Additionally, analysis on the STRING—search tool for the retrieval of interacting genes/proteins (http://string-db.org/)—was performed. This platform consists of a database devoted to protein–protein interaction, which provides a comprehensive view of the interactions between proteins in the dataset (Jensen, 2008). Therefore, 24 proteins found differentially expressed in all three diseases were analyzed, as observed in Fig. 2. These proteins have a high degree of connectivity between them and are directly related to axonal region of neuronal cells (axon, 0.000334 FDR; neuron projection terminus, 0.000919 FDR; axon terminus, 0.000725 FDR; dendrite, 0.00726 FDR). However, the most correlated cellular component to those proteins was myelin sheath (1.45E−12 FDR), which is formed by oligodendrocytes. These cells are known to be altered in SCZ, MDD and BPD, as shown by both proteomic studies and neuroimaging [94–96], including its maturation process [97, 98].
Myelin is a multilaminar structure surrounding the axons of neurons made by oligodendrocytes in the central nervous system and by Schwann cells in the peripheral nervous system, being an essential structure for the proper functioning of nerve impulse transmission, providing strength and speed [99, 100]. Studies of postmortem tissue in SCZ, MDD and BPD patients showed that myelination-related genes have a reduction in mRNA transcripts in patients [101–103]. Damage to myelin can cause sensory-motor dysfunction, cognitive impairment, mental retardation and even death [100].

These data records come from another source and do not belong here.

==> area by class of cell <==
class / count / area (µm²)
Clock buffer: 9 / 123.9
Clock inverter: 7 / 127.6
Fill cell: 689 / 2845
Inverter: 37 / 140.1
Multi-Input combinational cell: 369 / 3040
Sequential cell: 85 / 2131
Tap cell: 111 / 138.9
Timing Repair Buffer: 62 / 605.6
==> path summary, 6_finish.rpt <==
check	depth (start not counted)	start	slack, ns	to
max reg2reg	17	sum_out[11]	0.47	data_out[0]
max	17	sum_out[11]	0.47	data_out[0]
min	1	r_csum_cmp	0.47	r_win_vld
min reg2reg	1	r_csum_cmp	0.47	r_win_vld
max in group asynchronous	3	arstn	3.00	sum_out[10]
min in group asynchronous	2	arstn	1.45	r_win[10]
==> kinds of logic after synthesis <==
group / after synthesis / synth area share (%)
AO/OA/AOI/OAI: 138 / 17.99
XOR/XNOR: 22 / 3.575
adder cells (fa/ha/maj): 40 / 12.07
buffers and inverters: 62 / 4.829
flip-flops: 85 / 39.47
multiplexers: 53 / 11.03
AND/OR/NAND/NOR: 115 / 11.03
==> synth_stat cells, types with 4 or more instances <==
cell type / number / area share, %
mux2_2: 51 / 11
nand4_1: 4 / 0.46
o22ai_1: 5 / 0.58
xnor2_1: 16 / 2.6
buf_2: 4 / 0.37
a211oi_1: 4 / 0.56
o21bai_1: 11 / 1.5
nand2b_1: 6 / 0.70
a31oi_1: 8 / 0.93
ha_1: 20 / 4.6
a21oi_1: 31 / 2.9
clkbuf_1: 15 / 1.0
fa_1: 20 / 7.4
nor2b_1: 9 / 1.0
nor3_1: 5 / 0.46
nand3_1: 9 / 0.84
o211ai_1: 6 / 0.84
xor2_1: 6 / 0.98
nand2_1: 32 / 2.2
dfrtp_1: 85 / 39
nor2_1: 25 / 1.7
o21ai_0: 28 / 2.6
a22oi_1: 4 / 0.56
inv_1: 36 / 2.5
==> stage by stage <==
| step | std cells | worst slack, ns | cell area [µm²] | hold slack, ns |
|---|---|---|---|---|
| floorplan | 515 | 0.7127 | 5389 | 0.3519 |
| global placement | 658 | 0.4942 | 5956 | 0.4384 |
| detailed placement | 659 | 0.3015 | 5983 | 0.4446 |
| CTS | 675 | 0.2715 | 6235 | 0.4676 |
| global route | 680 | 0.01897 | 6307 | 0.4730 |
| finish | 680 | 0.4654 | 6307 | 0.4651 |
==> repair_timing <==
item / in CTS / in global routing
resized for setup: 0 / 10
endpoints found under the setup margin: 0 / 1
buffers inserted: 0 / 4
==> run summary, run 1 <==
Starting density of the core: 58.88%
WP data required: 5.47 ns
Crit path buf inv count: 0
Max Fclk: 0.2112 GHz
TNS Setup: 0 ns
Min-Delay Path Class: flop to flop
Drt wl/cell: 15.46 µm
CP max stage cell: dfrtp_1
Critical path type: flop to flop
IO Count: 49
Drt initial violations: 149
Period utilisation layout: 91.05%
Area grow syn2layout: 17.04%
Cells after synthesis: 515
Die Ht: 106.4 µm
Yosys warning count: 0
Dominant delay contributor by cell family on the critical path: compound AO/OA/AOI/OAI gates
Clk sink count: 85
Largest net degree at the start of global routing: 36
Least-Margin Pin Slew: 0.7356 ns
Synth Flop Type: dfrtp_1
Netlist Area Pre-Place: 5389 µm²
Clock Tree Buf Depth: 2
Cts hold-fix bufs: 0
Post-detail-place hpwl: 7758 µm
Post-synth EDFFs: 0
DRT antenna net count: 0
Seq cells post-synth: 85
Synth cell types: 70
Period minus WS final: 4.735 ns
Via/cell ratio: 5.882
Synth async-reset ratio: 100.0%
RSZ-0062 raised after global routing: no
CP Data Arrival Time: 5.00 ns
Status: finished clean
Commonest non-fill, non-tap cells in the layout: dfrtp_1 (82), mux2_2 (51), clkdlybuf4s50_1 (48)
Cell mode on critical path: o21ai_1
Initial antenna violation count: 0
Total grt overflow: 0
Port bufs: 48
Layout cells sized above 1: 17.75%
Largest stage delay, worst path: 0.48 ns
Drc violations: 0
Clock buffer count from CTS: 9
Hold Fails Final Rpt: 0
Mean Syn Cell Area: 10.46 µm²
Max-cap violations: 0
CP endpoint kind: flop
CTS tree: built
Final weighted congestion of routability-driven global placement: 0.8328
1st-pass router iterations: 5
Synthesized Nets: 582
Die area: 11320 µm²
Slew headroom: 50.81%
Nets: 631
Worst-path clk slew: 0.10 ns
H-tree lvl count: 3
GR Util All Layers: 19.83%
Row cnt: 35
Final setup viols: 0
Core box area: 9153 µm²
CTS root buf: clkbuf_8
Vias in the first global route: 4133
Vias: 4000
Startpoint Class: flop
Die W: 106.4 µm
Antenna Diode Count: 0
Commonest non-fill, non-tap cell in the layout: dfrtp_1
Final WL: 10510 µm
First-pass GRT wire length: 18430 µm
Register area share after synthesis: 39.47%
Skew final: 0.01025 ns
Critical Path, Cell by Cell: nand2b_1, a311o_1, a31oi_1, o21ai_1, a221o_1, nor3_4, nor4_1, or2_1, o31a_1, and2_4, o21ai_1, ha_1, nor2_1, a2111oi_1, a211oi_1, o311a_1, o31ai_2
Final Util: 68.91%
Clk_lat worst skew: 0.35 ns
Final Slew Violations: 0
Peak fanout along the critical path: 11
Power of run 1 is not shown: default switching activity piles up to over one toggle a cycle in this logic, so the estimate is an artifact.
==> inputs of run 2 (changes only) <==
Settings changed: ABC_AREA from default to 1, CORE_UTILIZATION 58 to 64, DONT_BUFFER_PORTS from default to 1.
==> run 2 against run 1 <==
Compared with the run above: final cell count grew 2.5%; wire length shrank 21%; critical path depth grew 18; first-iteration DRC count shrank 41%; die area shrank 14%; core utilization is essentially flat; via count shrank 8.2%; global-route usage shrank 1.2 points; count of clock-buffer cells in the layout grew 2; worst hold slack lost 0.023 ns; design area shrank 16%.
**config.mk**
```make
export PLATFORM = sky130hd
export DESIGN_NAME = alu_imm_ctrl_flat
export DESIGN_NICKNAME = d
export VERILOG_FILES = /design/src/rtl/alu_imm_ctrl_pkg.sv /design/src/rtl/alu_imm_ctrl_if.sv /design/src/rtl/alu_imm_ctrl_onehot_dec.sv /design/src/rtl/alu_imm_ctrl.sv /design/src/flat_wrapper.sv
export SDC_FILE = /design/constraint.sdc
export NUM_CORES = 1
export LEC_CHECK = 0
export BUFFER_PORTS_ARGS = -buffer_cell sky130_fd_sc_hd__buf_2
export CORE_ASPECT_RATIO = 0.9
export CORE_MARGIN = 8
export CORE_UTILIZATION = 49
export DETAILED_ROUTE_END_ITERATION = 10
export GPL_ROUTABILITY_DRIVEN = 0
export HOLD_SLACK_MARGIN = 0.06
export PLACE_DENSITY = 0.83
export SKIP_CTS_REPAIR_TIMING = 1
export SYNTH_ARGS = -nofsm -noshare
export SYNTH_HDL_FRONTEND = slang
export SYNTH_SLANG_ARGS = --single-unit
```
**constraint.sdc**
```tcl
create_clock -name clk -period 1.6 [get_ports clk]
set_input_delay 0 -clock clk [delete_from_list [all_inputs] [get_ports clk]]
set_output_delay 0 -clock clk [all_outputs]
set_load 0.01 [all_outputs]
```
**src/rtl/frame_assembler_fifo.sv**
```systemverilog
// Frame assembler feeding a frame-wide FIFO: channel words build a frame, last_word commits it.
// Build option FRAME_MASK_EN stores a per-frame written-channel mask; otherwise the mask reads all ones.
module frame_assembler_fifo #(
  parameter int NUM_CH      = 8,
  parameter int WORD_W      = 16,
  parameter int FRAME_DEPTH = 16,
  localparam int PTR_W      = $clog2(FRAME_DEPTH),
  localparam int CH_W       = (NUM_CH > 2) ? $clog2(NUM_CH) : 1,
  localparam int FRAME_W    = NUM_CH * WORD_W
) (
  input  logic               sample_clk,
  input  logic               reset_n,
  input  logic [WORD_W-1:0]  data_in,
  input  logic               done,
  input  logic [CH_W-1:0]    atmchsel,
  input  logic               last_word,
  input  logic [PTR_W:0]     threshold,
  input  logic               frame_pop,
  input  logic               clear_ovf,
  output logic [FRAME_W-1:0] frame_data_out,
  output logic [NUM_CH-1:0]  frame_valid_mask,
  output logic               fifo_ready,
  output logic [PTR_W:0]     fill_level,
  output logic               overflow
);

  logic [FRAME_W-1:0] asm_data;
  logic [FRAME_W-1:0] asm_data_next;
  logic [FRAME_W-1:0] mem [FRAME_DEPTH];
  logic [PTR_W-1:0]   wr_ptr;
  logic [PTR_W-1:0]   rd_ptr;
  logic [PTR_W:0]     thr_eff;
  logic               slot_ok;
  logic               commit;
  logic               full;
  logic               pop_ok;
  logic               drop;
  logic               push;

  assign slot_ok = done && (int'(atmchsel) < NUM_CH);
  assign commit  = done && last_word;
  assign full    = (fill_level == (PTR_W+1)'(FRAME_DEPTH));
  assign pop_ok  = frame_pop && (fill_level != '0);
  // A pop on the same edge frees the slot, so a commit into a full FIFO is still accepted.
  assign drop    = commit && full && !pop_ok;
  assign push    = commit && !drop;

  always_comb begin
    asm_data_next = asm_data;
    if (slot_ok) asm_data_next[int'(atmchsel)*WORD_W +: WORD_W] = data_in;
  end

  always_ff @(posedge sample_clk or negedge reset_n) begin
    if (!reset_n) begin
      asm_data       <= '0;
      wr_ptr         <= '0;
      rd_ptr         <= '0;
      fill_level     <= '0;
      overflow       <= 1'b0;
      frame_data_out <= '0;
    end else begin
      asm_data <= commit ? '0 : asm_data_next;
      if (push) wr_ptr <= wr_ptr + PTR_W'(1);
      if (pop_ok) begin
        rd_ptr         <= rd_ptr + PTR_W'(1);
        frame_data_out <= mem[rd_ptr];
      end
      if (push && !pop_ok)      fill_level <= fill_level + (PTR_W+1)'(1);
      else if (pop_ok && !push) fill_level <= fill_level - (PTR_W+1)'(1);
      if (drop)           overflow <= 1'b1;
      else if (clear_ovf) overflow <= 1'b0;
    end
  end

  // Frame storage carries no reset; only pointers and fill qualify its contents.
  always_ff @(posedge sample_clk) begin
    if (push) mem[wr_ptr] <= asm_data_next;
  end

`ifdef FRAME_MASK_EN
  logic [NUM_CH-1:0] asm_mask;
  logic [NUM_CH-1:0] asm_mask_next;
  logic [NUM_CH-1:0] mem_mask [FRAME_DEPTH];

  always_comb begin
    asm_mask_next = asm_mask;
    if (slot_ok) asm_mask_next[int'(atmchsel)] = 1'b1;
  end

  always_ff @(posedge sample_clk or negedge reset_n) begin
    if (!reset_n) begin
      asm_mask         <= '0;
      frame_valid_mask <= '0;
    end else begin
      asm_mask <= commit ? '0 : asm_mask_next;
      if (pop_ok) frame_valid_mask <= mem_mask[rd_ptr];
    end
  end

  always_ff @(posedge sample_clk) begin
    if (push) mem_mask[wr_ptr] <= asm_mask_next;
  end
`else
  assign frame_valid_mask = '1;
`endif

  assign thr_eff    = (threshold == '0) ? (PTR_W+1)'(1) : threshold;
  assign fifo_ready = (threshold <= (PTR_W+1)'(FRAME_DEPTH)) && (fill_level >= thr_eff);

endmodule

```
**config.mk**
```make
export PLATFORM = sky130hd
export DESIGN_NAME = frame_assembler_fifo
export DESIGN_NICKNAME = d
export VERILOG_FILES = /design/src/rtl/frame_assembler_fifo.sv
export SDC_FILE = /design/constraint.sdc
export NUM_CORES = 2
export LEC_CHECK = 0
export CAP_MARGIN = 0
export CORE_AREA = 2 2 404 406
export DETAILED_ROUTE_END_ITERATION = 8
export DIE_AREA = 0 0 406 408
export GPL_TIMING_DRIVEN = 1
export HOLD_SLACK_MARGIN = 0.08
export PLACE_DENSITY = 0.8
export SKIP_LAST_GASP = 1
export SLEW_MARGIN = 10
export SYNTH_ARGS = -nofsm -noshare
export SYNTH_HDL_FRONTEND = slang
export SYNTH_SLANG_ARGS = --single-unit
```
**constraint.sdc**
```tcl
create_clock -name sample_clk -period 6.5 [get_ports sample_clk]
set_input_delay 1.3 -clock sample_clk [delete_from_list [all_inputs] [get_ports sample_clk]]
set_output_delay 1.3 -clock sample_clk [all_outputs]
set_load 0.005 [all_outputs]
```
After elaboration in Yosys (flattened, before gate mapping)

Memories as Yosys holds them, arrays and structs flattened. A register that Yosys moved wholly into a read port is not among the register bits.
Cells that the tools add are included.
Widths: inputs -> output; s select.

Register bits after elaboration: 142
Latch bits: 0
RAM bits: 2,048
ROM bits: 0
Input port bits: 30
Output and inout bits: 143
Logic and storage cells: 42
Memories kept: 1

Add/sub/neg operators: 5
$mul: 0
Div/mod/pow operators: 0
Order comparisons: 2
Equal/unequal tests: 1
Shifts and indexed selects: 2
Muxes and demuxes: 10
Bitwise logic cells: 0
Reductions and logical operators: 16

Memory list:

| memory | depth | width | rd ports | clocked after Yosys merged registers in | write ports | line | source |
|---|---|---|---|---|---|---|---|
| mem    | 16    | 128   | 1        | 1                                       | 1           | 29   | `logic [FRAME_W-1:0] mem [FRAME_DEPTH];` |

Operators by type and width:

| kind                      | count |
|---|---|
| $mux 128                  | 2 |
| $bwmux 128                | 1 |
| $shift 16x33->128 const A | 1 |
| $shiftx 16x33->128        | 1 |
| $neg 7->33                | 1 |
| $mux 5                    | 3 |
| $add 4x1->4 const B       | 2 |
| $logic_and 1x1->1         | 8 |
| $add 5x1->5 const B       | 1 |
| $eq 5x5->1 const B        | 1 |
| $ge 5x5->1                | 1 |
| $le 5x5->1 const B        | 1 |
| $logic_not 5->1           | 1 |
| $reduce_bool 5->1         | 1 |
| $sub 5x1->5 const B       | 1 |
| $logic_not 1->1           | 4 |
| $mux 1                    | 4 |
| $reduce_bool 2->1         | 2 |

Depth between registers and ports, before layout

Depth in word-level cells: 10
Mapped depth: 12
Mapped depth without buffers: 12

Worst setup path before layout

Ideal clock, no wire load.

Kind: input port to flip-flop
From: input done
To: memory mem[10][0] (netlist name), enable pin
Setup time: 0.502 ns
Arrival time: 4.866 ns
Required time: 5.998 ns
Setup slack: 1.132 ns
Stages: 5
Buffers on the path: 1
Path through: and2_1 buf_4 nand2_4 nor3b_1 and2_1

Longest elaborated chain between the ends: 7

RTL lines:

| what                             | line | source |
|---|---|---|
| from (decl)                      | 14   | `input logic done,` |
| $logic_and 1x1->1 (*)            | 41   | `assign commit = done && last_word;` |
| $logic_and 1x1->1 (2 in series)  | 45   | `assign drop = commit && full && !pop_ok;` |
| $logic_not 1->1                  | 46   | `assign push = commit && !drop;` |
| $logic_and 1x1->1 (*)            | 46   |  |
| $mux 1 (*)                       | 77   | `if (push) mem[wr_ptr] <= asm_data_next;` |
| $mux 1 (implied by the code) (*) | 77   |  |
| to (decl)                        | 29   |  |

Every way passes the cells marked *; elsewhere a longest branch is shown, timed or not.

Worst setup path after layout

From: input atmchsel[0]
To: memory mem[1][122] (netlist name) (data pin)

Longest elaborated chain between the ends: 4
Elaborated cells between the ends (all ways): 5
Classes of those cells: add/sub: 1; shift: 2; mux: 2

RTL lines:

| what                                                    | line | source |
|---|---|---|
| from (decl)                                             | 15   | `input logic [CH_W-1:0] atmchsel,` |
| $neg 7->33 (*)                                          | 50   | `if (slot_ok) asm_data_next[int'(atmchsel)*WORD_W +: WORD_W] = data_in;` |
| $shiftx 16x33->128 or $shift 16x33->128 (tied branches) | 50   |  |
| $bwmux 128 (*)                                          | 50   |  |
| $mux 128 (*)                                            | 50   |  |
| via asm_data_next[122]                                  | 28   | `logic [FRAME_W-1:0] asm_data_next;` |

Mark *: on every way through the listed nets, which the timed path passes. The rest lies on a longest branch.

==> flow_summary.ini <==
[synthesis]
synth-simple-area-share = 0.0241
syn_avg_cell_area_um2 = 21.1
synth_top_family_by_area = multiplexers
synth_area_um2 = 88200
synth.distinct_cells = 46
yosysWarnings = 0
synth_async_sr_flop_share = 0.116
synth_seq_cells = 2318
syn_inst = 4190
ys.flop_type = edfxtp_1
synth-edff-count = 2048
synthAdderAreaFrac = 0.00292
ys_seq_area_frac = 0.773
synthMuxAreaShare = 0.152
synth_compound_area_frac = 0.0304
yosys.area_share.xor_xnor = 0.00109

[power]
power.density_nw_per_um2 = 407
pwr-share-clk = 0.303
leakagePower_uw = 0.0332
peakVddDrop_v = 0.000437
p_sw_uw = 11600
p_int_uw = 29200
p_seq_frac = 0.447
netSwitchingFraction = 0.284
combPwrFrac = 0.250

[critical_path]
critPathKind = in -> reg
cp.arrival_ns = 5.08
path_cells = clkdlybuf4s50_1 -> inv_1 -> ha_1 -> ha_1 -> nor2_1 -> nand3_1 -> nand2_1 -> nand2_1
slowest_delay_ns = 0.87
crit_slowest_cell = nand3_1
crit_buf_inv = 2
crit_cells = 8
crit_family = simple AND/OR/NAND/NOR gates
worstSetupEndpointType = register
worstReg2RegStart = fill_level[1]
critPathCapture = mem[1][122]
start_kind = primary input
worstRegToRegCells = 6
crit_fanout = 16
startpoint = atmchsel[0]
r2r_end = frame_data_out[116]
reg2reg_slack_ns = 2.94
crit_required_ns = 6.95

[timing]
fmax_ghz = 0.216
setup_tns_ns = 0
fin_crit_sh = 0.713
finalCriticalPeriod_ns = 4.63
slew_headroom = 0.0940
worst_pin_slew_ns = 1.36
rsz0062_at_grt = false
hold_viol_final = 0
whs_ns = 0.529
setup_viol = 0
slew_viol_final = 0
skew_ns = 0.0289

[clock_tree]
cts_hold_repair.buffers = 0
clock_latency_ns = 0.84
numClockSinks = 2318
ctsLongestPathBuffers = 3
cts.repair.resized = 0
cts_root_buf = clkbuf_16
cts.clk_slew.worst_paths_ns = 0.06
cts_tree = done
numCtsBuffers = 212
post_cts_buffers = 0
cts_max_level = 4

[global_routing]
grt_pass1_vias = 47200
grt_util_all_layers = 0.276
grt_max_degree = 160
globalRouteOverflowTotal = 0
grt_pass1_wl_mm = 326
antenna_found_initial = 16

[floorplan]
ios = 173
core_area_um2 = 162000
die_area_um2 = 166000
rows = 148
die-height_um = 408
die_w_um = 406
initial_core_util = 0.546

[cells_and_area]
drive_gt1_frac = 0.253
multiInputGateArea_um2 = 18700
finish.utilization = 0.619
final_cell_mix = edfxtp_1, mux4_2, dfrtp_1
ff_latch_area_um2 = 68300
synthToLayoutAreaGrowth_pct = 13.4
nets = 4525
n_fill_cell = 10300
layout_commonest_cell = edfxtp_1
final_cells = 6858

[route]
wirelength_mm = 226
vias_per_cell = 6.63
drt-pass1-iter-count = 6
drtIter0Drc = 6308
via_count = 45500
wire_per_inst_um = 33.0
drtAntennaViolNets = 0
drc = 0

[flow_run]
cap_violations = 0

[hold_path]
hold_class = in -> async

[place]
placed_cells = 6436
gp_congestion = 0.766
io_buffers = 164
hpwl_mm = 111

[outcome]
status = complete, no violations
## state kept, by name (all words and copies together), names as in the netlist
register / flops
wr_ptr: 4
overflow: 1
rd_ptr: 4
frame_data_out: 128
mem: 2048
asm_data: 128
fill_level: 5
## per-stage QoR
stage	power, uW	setup WS, ns	area (um^2)
after detailed placement	28500	1.27	93200
final	40700	1.87	100000
after global routing	42000	1.75	100000
after global placement	28300	1.47	93200
after floorplan	25100	1.13	88300
after CTS	40800	1.86	100000
## layer usage
layer  vias up  track usage  share of wire
li1      17800            -              -
met1     23800        0.367           0.35
met2      3327        0.437           0.49
met3       535       0.0775           0.12
met4         6        0.110          0.040
met5         -            0        0.00015
## synthesized netlist by cell type, types with 2 or more instances
cell | number | area share
xnor2_1 | 9 | 0.00089
nor3b_1 | 4 | 0.00034
buf_1 | 17 | 0.00072
buf_6 | 5 | 0.00064
mux2_2 | 169 | 0.022
nor3_1 | 3 | 0.00017
dfrtp_1 | 270 | 0.077
a21o_1 | 2 | 0.00017
o21ai_1 | 3 | 0.00017
nand2_1 | 164 | 0.0070
and3_1 | 10 | 0.00071
buf_2 | 121 | 0.0069
xor2_1 | 2 | 0.00020
nor3_2 | 2 | 0.00023
nand4_1 | 5 | 0.00035
o22ai_1 | 232 | 0.016
nor3b_2 | 2 | 0.00028
and2_1 | 113 | 0.0080
o21ai_0 | 52 | 0.0029
buf_4 | 36 | 0.0031
edfxtp_1 | 2048 | 0.70
nor2b_1 | 26 | 0.0018
nand3_1 | 51 | 0.0029
mux4_2 | 512 | 0.13
clkbuf_1 | 74 | 0.0031
nor2_1 | 30 | 0.0013
ha_1 | 19 | 0.0027
a21oi_1 | 139 | 0.0079
nand2b_1 | 2 | 0.00014
a2111oi_0 | 25 | 0.0025
inv_1 | 28 | 0.0012
## cell families after synthesis
group / Yosys count
flip-flops: 2318
other: 1
AND/OR/NAND/NOR: 420
buffers and inverters: 283
XOR/XNOR: 11
adder cells (fa/ha/maj): 20
multiplexers: 681
AO/OA/AOI/OAI: 456
## power by group through the flow
stage | registers (uW) | clock network [uW] | logic [uW]
finish | 18200 | 12300 | 10200
global route | 18300 | 12900 | 10800
CTS | 18200 | 12400 | 10200
detailed placement | 18500 | 0 | 10000
global placement | 18500 | 0 | 9860
floorplan | 18000 | 0 | 7100
## layout make-up
cell class                 count  share of cell area
sequential                  2318               0.682
multi-input combinational   1596               0.187
clock buffer                 310              0.0599
timing repair buffer         317              0.0332
tap                         2175              0.0272
clock inverter                94             0.00833
inverter                      30             0.00115
antenna                       18            0.000450
## worst min path at each step
stage | from | end
finish | reset_n | asm_data[67]
global route | asm_data[127] | asm_data[127]
CTS | asm_data[127] | asm_data[127]
detailed placement | asm_data[94] | asm_data[94]
global placement | asm_data[19] | asm_data[19]
floorplan | wr_ptr[3] | wr_ptr[3]
No activity file was read; power rests on OpenSTA's default activity.
### src/rtl/reg_write_scheduler_pkg.sv
// Shared types and defaults for the register-bank write scheduler.
// Requester IDs double as the round-robin "last served" encoding.
package reg_write_scheduler_pkg;

  localparam int DEF_DATA_W = 16;
  localparam int DEF_AW     = 2;

  typedef enum logic {
    ST_INIT = 1'b0,
    ST_RUN  = 1'b1
  } state_t;

  typedef enum logic {
    REQ_A = 1'b0,
    REQ_B = 1'b1
  } req_id_t;

endpackage

### src/rtl/reg_write_scheduler_rr_arbiter2.sv
// Two-way round-robin arbiter with combinational grants; reusable for any
// pair of requesters sharing one port.
module rr_arbiter2
  import reg_write_scheduler_pkg::*;
(
  input  logic clk,
  input  logic rst,
  input  logic enable,
  input  logic req_a,
  input  logic req_b,
  output logic gnt_a,
  output logic gnt_b
);

  req_id_t rr_last;

  // On contention the requester not served last wins; reset favours A.
  always_comb begin
    gnt_a = 1'b0;
    gnt_b = 1'b0;
    if (enable) begin
      if (req_a && (!req_b || rr_last == REQ_B)) begin
        gnt_a = 1'b1;
      end else if (req_b) begin
        gnt_b = 1'b1;
      end
    end
  end

  always_ff @(posedge clk or posedge rst) begin
    if (rst) begin
      rr_last <= REQ_B;
    end else if (gnt_a) begin
      rr_last <= REQ_A;
    end else if (gnt_b) begin
      rr_last <= REQ_B;
    end
  end

endmodule

### src/rtl/reg_write_scheduler.sv
// Write-port scheduler for a reset-less register bank: clears every register
// after reset, then shares the single write path between requesters A and B.
module reg_write_scheduler
  import reg_write_scheduler_pkg::*;
#(
  parameter int DATA_W = DEF_DATA_W,
  parameter int NREG   = 4,
  parameter int AW     = DEF_AW
) (
  input  logic              CLK,
  input  logic              RST,
  input  logic              a_req,
  input  logic [AW-1:0]     a_addr,
  input  logic [DATA_W-1:0] a_data,
  output logic              a_gnt,
  input  logic              b_req,
  input  logic [AW-1:0]     b_addr,
  input  logic [DATA_W-1:0] b_data,
  output logic              b_gnt,
  output logic [NREG-1:0]   wr_en,
  output logic [AW-1:0]     wr_addr,
  output logic [DATA_W-1:0] wr_data,
  output logic              init_done
);

  state_t            state;
  state_t            state_next;
  logic [AW-1:0]     init_idx;
  logic              init_last;
  logic              run;
  logic              sel_valid;
  logic [AW-1:0]     sel_addr;
  logic [DATA_W-1:0] sel_data;

  assign run       = (state == ST_RUN);
  assign init_last = (state == ST_INIT) && (init_idx == AW'(NREG - 1));

  rr_arbiter2 u_arb (
    .clk    (CLK),
    .rst    (RST),
    .enable (run),
    .req_a  (a_req),
    .req_b  (b_req),
    .gnt_a  (a_gnt),
    .gnt_b  (b_gnt)
  );

  always_ff @(posedge CLK or posedge RST) begin
    if (RST) begin
      state <= ST_INIT;
    end else begin
      state <= state_next;
    end
  end

  always_comb begin
    state_next = state;
    if (init_last) begin
      state_next = ST_RUN;
    end
  end

  // During INIT the write source is the clearing sequence, otherwise the winner.
  always_comb begin
    sel_valid = 1'b0;
    sel_addr  = init_idx;
    sel_data  = '0;
    case (state)
      ST_INIT: sel_valid = 1'b1;
      ST_RUN: begin
        if (a_gnt) begin
          sel_valid = 1'b1;
          sel_addr  = a_addr;
          sel_data  = a_data;
        end else if (b_gnt) begin
          sel_valid = 1'b1;
          sel_addr  = b_addr;
          sel_data  = b_data;
        end
      end
      default: sel_valid = 1'b0;
    endcase
  end

  // With no write, only the enables drop; address and data hold.
  always_ff @(posedge CLK or posedge RST) begin
    if (RST) begin
      wr_en     <= '0;
      wr_addr   <= '0;
      wr_data   <= '0;
      init_idx  <= '0;
      init_done <= 1'b0;
    end else begin
      if (sel_valid) begin
        wr_en   <= NREG'(1) << sel_addr;
        wr_addr <= sel_addr;
        wr_data <= sel_data;
      end else begin
        wr_en <= '0;
      end
      if (state == ST_INIT) begin
        init_idx <= init_idx + AW'(1);
      end
      if (init_last) begin
        init_done <= 1'b1;
      end
    end
  end

endmodule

The top network found dysregulated, according to IPA (score 28), is related to neurological, psychological and skeletal/muscular disorders, as shown in Fig. 3. This network is composed of 31 molecules, among them 12 proteins are altered in diseases, together with 19 partners of these molecules. This network has a central protein, the TP53, which directly or indirectly connects differentially expressed proteins from all three diseases. This protein has anti-proliferation function, plays a role in the maintenance of somatic stem cells [104] and regulates the proliferation and differentiation of neural stem cells (NSC) [105]. Therefore, NSCs maintenance/renewal, migration, differentiation and death can thus be disturbed and have a link with various nervous system disorders, including neurodegeneration and psychiatric disorders [106].
Another molecule, REST (repressor element 1-silencing transcription factor), is also connected to the differentially expressed proteins. This transcription factor is required during differentiation, as induces the expression of neural-specific phenotypes. REST-dependent genes encode transcription factors, transmitter release proteins, voltage-dependent receptor channels and signaling proteins [107]. REST is connected to the differentially expressed synaptosomal-associated protein of 25 kDa (SNAP25), which also plays a critical role in modulating voltage-gated calcium channels and neurotransmitter release [108]. In addition, REST is connected to Alpha-internexin (INA) and GAP43, proteins related to cytoskeleton organization and important function in synapsis and plasticity [109, 110]. These similar connections observed in all three disorders suggest a common synaptic and neurodevelopmental deregulation among them.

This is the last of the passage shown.